* **Action item**: Check every line below for the string "cells". Copy the ones that have it.

* **Data excerpts**:

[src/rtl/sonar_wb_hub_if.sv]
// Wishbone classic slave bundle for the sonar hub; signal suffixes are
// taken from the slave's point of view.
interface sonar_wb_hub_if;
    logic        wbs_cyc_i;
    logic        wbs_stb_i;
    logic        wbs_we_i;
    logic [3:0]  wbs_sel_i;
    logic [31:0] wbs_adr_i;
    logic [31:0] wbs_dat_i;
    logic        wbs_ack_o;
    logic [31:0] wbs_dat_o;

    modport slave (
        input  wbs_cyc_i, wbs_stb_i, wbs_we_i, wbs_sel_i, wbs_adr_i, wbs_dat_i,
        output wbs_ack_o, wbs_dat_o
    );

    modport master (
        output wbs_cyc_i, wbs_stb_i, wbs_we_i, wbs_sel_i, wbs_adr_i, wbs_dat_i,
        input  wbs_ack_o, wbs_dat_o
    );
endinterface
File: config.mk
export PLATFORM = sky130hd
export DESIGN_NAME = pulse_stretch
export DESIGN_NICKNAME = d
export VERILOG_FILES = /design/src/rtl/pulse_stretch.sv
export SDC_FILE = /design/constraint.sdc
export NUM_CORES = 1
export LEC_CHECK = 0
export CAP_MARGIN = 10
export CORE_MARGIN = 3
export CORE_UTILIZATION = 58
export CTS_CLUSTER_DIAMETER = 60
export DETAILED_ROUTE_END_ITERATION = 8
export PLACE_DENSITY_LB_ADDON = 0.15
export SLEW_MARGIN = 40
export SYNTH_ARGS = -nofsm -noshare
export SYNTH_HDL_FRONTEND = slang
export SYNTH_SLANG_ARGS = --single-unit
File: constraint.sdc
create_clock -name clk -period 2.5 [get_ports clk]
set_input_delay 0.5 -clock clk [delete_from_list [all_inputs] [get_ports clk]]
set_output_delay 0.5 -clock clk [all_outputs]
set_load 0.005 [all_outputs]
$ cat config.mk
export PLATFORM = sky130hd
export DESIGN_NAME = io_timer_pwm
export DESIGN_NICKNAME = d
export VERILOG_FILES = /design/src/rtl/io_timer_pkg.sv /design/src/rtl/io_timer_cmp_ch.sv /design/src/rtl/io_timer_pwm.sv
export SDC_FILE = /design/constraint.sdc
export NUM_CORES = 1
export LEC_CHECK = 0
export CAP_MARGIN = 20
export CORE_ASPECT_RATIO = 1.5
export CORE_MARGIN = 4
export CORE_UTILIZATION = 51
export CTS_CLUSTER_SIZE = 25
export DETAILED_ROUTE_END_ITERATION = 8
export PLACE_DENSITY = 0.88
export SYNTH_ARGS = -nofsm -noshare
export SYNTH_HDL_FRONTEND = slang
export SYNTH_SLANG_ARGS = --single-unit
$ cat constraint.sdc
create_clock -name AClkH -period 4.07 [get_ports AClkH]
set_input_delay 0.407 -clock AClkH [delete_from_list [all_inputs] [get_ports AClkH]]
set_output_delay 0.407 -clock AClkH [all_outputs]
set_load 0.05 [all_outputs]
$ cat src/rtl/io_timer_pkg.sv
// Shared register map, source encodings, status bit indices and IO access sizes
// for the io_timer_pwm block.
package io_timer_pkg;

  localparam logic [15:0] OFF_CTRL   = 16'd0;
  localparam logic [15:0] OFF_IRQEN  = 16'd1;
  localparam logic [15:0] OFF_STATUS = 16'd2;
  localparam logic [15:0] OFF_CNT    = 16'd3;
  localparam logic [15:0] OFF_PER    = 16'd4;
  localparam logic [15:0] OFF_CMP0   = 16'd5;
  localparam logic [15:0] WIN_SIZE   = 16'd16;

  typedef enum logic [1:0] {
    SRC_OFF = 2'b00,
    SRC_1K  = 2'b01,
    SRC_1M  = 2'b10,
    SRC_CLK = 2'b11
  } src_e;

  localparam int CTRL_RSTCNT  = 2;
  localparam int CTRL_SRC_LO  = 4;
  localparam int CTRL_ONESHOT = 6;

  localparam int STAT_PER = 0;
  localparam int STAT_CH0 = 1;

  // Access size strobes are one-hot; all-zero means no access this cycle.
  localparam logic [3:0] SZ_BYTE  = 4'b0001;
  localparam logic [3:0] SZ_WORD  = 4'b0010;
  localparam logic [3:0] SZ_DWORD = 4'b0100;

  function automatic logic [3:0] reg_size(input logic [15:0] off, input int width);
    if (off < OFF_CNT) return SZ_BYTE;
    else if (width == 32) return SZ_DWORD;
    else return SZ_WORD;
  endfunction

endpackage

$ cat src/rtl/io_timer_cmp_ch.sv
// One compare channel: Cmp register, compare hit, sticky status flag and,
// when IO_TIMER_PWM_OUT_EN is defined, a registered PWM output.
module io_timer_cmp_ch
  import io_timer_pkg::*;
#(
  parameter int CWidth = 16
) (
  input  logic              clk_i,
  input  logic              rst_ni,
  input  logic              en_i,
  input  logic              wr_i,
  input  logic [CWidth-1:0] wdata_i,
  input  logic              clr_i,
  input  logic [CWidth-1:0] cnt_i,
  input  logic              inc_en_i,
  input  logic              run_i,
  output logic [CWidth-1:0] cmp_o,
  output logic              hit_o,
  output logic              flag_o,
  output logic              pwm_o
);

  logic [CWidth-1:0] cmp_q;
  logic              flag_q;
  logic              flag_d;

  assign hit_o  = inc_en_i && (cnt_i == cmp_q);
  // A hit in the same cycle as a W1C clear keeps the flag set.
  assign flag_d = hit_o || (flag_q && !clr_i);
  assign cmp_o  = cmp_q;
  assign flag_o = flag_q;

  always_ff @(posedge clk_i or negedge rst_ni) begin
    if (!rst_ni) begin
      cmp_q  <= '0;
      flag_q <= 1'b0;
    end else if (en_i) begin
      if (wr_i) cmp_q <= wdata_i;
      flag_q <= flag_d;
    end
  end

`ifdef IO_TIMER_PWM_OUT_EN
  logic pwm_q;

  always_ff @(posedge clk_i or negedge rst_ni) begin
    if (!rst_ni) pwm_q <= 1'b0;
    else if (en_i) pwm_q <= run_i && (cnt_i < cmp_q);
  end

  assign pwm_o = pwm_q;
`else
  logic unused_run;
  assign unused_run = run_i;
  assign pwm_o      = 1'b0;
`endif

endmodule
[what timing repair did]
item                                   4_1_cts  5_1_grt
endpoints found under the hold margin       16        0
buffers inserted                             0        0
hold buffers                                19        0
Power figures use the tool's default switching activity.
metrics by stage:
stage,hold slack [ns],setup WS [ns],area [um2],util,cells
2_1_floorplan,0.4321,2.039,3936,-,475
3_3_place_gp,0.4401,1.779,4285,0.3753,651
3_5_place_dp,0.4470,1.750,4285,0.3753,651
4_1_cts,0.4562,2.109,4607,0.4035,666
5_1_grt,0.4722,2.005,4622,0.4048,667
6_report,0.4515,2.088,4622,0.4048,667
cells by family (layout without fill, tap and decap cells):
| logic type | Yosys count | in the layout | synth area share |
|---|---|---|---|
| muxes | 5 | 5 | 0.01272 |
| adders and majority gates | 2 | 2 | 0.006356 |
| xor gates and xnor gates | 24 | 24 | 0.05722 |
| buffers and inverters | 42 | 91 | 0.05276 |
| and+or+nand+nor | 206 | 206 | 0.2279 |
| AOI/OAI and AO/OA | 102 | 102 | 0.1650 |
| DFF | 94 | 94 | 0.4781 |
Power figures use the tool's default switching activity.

* **Result below**:
stage,hold slack [ns],setup WS [ns],area [um2],util,cells
cells by family (layout without fill, tap and decap cells):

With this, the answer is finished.